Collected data
——————

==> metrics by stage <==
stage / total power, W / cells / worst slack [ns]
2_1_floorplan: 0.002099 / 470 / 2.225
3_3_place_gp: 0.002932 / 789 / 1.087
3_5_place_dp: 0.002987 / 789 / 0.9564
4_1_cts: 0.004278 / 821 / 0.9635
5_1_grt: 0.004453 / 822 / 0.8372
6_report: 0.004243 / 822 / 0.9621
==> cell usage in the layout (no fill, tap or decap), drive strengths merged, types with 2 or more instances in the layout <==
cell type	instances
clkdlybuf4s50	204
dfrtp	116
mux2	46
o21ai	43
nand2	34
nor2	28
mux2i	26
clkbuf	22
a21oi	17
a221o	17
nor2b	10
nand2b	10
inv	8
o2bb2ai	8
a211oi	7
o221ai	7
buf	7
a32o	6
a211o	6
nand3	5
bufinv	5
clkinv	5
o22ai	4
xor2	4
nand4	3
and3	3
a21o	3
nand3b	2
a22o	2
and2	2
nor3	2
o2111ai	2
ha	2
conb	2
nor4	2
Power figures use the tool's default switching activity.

——————

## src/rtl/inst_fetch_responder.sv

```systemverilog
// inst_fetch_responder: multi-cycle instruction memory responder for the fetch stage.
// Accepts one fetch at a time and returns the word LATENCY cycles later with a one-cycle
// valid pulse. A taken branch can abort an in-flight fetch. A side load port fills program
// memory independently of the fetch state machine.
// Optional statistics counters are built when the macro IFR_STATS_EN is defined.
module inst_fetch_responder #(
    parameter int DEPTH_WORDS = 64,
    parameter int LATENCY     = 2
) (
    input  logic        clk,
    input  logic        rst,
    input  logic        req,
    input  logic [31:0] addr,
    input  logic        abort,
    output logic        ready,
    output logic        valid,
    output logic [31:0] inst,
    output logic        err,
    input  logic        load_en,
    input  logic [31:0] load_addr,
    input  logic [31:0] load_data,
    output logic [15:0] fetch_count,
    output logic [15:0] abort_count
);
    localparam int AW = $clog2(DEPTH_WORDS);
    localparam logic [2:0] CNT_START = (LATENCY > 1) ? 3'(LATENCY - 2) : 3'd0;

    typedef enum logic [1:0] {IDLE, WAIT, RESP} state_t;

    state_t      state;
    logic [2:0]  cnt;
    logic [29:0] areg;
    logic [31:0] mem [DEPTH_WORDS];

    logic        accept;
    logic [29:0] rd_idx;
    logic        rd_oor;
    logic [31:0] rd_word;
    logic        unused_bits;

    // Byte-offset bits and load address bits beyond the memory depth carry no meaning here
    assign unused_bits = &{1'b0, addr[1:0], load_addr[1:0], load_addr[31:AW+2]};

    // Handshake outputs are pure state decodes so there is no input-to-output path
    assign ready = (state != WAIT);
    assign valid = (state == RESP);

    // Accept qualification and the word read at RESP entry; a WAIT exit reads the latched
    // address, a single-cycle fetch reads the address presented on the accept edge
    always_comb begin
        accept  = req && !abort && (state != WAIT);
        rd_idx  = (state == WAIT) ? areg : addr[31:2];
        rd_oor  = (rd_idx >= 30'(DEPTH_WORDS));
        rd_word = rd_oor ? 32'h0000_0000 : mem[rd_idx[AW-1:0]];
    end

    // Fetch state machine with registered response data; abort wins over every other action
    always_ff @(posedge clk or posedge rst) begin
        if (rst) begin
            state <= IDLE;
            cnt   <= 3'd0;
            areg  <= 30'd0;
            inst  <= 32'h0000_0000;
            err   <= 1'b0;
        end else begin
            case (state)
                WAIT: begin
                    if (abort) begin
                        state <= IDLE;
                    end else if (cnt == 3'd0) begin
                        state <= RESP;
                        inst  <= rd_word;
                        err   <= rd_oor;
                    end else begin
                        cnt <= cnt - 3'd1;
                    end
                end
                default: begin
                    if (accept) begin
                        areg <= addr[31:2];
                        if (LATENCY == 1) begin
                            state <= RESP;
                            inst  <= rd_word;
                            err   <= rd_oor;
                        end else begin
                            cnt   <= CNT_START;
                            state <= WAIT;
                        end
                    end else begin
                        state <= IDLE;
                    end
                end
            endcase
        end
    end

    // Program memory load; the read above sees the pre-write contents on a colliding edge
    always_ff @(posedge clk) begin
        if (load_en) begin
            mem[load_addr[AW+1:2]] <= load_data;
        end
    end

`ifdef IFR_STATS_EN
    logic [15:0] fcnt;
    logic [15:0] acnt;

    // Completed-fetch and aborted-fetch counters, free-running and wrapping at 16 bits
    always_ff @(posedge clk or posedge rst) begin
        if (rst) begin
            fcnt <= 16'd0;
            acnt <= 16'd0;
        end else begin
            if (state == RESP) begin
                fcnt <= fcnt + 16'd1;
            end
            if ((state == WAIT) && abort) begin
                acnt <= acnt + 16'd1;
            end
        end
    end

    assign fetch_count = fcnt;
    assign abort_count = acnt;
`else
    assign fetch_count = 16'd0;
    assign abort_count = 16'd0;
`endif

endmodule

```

——————

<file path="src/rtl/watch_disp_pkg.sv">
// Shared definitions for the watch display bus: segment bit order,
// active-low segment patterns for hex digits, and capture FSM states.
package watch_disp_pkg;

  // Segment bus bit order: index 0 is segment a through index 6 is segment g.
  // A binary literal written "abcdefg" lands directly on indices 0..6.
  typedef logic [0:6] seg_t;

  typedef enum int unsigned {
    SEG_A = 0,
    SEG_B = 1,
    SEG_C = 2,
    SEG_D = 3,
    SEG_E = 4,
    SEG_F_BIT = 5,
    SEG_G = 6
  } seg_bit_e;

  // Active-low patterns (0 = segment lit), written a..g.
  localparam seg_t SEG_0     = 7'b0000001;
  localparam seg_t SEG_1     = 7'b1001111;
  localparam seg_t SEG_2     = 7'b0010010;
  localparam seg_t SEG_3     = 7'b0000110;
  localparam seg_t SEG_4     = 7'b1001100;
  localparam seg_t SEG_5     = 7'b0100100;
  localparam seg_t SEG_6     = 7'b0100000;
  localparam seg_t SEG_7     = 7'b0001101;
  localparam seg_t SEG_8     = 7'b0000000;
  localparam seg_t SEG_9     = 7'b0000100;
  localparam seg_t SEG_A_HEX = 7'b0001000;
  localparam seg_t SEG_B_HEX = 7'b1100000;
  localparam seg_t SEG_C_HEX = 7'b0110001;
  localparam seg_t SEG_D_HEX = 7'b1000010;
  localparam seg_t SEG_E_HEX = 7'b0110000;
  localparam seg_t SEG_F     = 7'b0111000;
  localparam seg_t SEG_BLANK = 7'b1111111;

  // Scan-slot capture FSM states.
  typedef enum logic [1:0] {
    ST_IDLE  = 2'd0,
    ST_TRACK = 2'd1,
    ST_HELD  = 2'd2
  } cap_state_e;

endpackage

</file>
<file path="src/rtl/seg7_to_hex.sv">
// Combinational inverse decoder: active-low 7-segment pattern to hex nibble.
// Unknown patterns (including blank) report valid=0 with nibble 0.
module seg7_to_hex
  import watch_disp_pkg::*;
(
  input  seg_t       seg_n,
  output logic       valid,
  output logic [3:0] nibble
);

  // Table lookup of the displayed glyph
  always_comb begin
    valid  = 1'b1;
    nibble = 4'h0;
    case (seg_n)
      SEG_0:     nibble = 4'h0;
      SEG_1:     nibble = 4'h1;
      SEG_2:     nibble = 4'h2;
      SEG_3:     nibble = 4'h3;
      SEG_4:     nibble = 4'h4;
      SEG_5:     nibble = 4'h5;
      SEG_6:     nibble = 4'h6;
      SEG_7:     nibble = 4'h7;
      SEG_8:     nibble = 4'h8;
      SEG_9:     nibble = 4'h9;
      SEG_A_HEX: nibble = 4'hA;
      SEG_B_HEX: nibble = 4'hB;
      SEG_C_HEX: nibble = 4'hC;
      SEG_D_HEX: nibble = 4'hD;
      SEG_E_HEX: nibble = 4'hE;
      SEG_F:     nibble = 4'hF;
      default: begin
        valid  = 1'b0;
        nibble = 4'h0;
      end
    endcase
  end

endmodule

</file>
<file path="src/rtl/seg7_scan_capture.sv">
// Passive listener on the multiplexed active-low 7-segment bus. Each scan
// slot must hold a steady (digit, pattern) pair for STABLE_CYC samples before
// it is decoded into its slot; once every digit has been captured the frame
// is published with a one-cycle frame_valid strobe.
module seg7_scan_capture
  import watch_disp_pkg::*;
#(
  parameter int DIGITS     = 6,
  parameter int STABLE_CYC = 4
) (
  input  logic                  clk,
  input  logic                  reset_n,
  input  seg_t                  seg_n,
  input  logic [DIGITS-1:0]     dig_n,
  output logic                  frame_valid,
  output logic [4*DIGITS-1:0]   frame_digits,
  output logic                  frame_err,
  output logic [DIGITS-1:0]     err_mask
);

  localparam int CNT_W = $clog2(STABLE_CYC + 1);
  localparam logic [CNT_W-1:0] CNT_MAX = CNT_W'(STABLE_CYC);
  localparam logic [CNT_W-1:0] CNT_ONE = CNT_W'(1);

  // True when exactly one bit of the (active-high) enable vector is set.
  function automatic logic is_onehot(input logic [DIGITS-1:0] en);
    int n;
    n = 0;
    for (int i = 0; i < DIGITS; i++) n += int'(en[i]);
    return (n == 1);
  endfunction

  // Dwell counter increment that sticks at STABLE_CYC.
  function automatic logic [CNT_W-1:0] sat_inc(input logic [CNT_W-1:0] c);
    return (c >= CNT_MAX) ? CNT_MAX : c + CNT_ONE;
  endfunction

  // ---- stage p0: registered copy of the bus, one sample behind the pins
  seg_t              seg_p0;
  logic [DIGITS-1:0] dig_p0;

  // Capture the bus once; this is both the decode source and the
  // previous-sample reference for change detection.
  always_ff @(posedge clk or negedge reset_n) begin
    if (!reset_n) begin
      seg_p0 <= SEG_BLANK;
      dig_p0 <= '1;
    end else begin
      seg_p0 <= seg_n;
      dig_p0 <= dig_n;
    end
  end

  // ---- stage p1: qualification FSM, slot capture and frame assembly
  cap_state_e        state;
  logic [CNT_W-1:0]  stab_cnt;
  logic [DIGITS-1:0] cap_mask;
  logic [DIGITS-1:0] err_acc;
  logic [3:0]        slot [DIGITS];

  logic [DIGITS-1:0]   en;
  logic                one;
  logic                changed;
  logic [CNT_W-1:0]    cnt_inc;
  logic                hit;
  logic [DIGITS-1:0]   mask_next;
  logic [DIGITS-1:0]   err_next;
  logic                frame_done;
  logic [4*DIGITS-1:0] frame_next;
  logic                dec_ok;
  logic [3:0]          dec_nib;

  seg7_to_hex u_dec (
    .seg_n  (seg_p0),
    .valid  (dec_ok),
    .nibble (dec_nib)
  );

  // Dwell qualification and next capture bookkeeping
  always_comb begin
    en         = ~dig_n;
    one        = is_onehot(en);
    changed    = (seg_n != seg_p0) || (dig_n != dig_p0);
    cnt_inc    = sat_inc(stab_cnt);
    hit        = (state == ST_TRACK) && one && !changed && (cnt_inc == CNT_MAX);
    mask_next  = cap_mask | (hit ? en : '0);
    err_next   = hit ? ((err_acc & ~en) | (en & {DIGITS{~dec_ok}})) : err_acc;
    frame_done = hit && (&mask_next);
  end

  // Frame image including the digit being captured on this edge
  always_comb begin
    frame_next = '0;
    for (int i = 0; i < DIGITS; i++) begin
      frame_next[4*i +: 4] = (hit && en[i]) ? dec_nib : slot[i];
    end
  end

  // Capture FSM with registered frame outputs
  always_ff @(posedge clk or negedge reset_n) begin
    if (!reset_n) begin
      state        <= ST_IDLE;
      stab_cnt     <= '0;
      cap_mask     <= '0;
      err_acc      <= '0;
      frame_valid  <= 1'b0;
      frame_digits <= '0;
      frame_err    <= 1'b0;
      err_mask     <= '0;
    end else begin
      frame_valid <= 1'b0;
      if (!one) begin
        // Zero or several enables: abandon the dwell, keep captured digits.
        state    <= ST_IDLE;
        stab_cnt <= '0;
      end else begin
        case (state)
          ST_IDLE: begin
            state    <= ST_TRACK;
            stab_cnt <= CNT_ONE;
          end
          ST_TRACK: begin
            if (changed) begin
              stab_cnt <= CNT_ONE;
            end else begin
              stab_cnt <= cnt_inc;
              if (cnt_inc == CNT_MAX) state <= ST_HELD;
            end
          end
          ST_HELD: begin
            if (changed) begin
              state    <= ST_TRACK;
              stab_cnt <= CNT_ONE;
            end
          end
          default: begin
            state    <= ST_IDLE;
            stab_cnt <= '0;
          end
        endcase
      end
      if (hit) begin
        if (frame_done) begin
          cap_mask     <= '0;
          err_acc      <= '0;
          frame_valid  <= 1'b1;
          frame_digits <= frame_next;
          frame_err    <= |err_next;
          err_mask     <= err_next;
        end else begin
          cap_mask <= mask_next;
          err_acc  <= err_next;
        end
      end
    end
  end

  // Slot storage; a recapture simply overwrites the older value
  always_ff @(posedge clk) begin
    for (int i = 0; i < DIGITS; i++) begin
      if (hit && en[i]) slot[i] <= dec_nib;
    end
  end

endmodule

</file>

——————

■ Exercise description
Please transcribe only the lines in the records above running from the line that has "metrics by stage" through the line that has "Power figures use", both included, exactly as they appear.

■ Exercise response
==> metrics by stage <==
stage / total power, W / cells / worst slack [ns]
2_1_floorplan: 0.002099 / 470 / 2.225
3_3_place_gp: 0.002932 / 789 / 1.087
3_5_place_dp: 0.002987 / 789 / 0.9564
4_1_cts: 0.004278 / 821 / 0.9635
5_1_grt: 0.004453 / 822 / 0.8372
6_report: 0.004243 / 822 / 0.9621
==> cell usage in the layout (no fill, tap or decap), drive strengths merged, types with 2 or more instances in the layout <==
cell type	instances
clkdlybuf4s50	204
dfrtp	116
mux2	46
o21ai	43
nand2	34
nor2	28
mux2i	26
clkbuf	22
a21oi	17
a221o	17
nor2b	10
nand2b	10
inv	8
o2bb2ai	8
a211oi	7
o221ai	7
buf	7
a32o	6
a211o	6
nand3	5
bufinv	5
clkinv	5
o22ai	4
xor2	4
nand4	3
and3	3
a21o	3
nand3b	2
a22o	2
and2	2
nor3	2
o2111ai	2
ha	2
conb	2
nor4	2
Power figures use the tool's default switching activity.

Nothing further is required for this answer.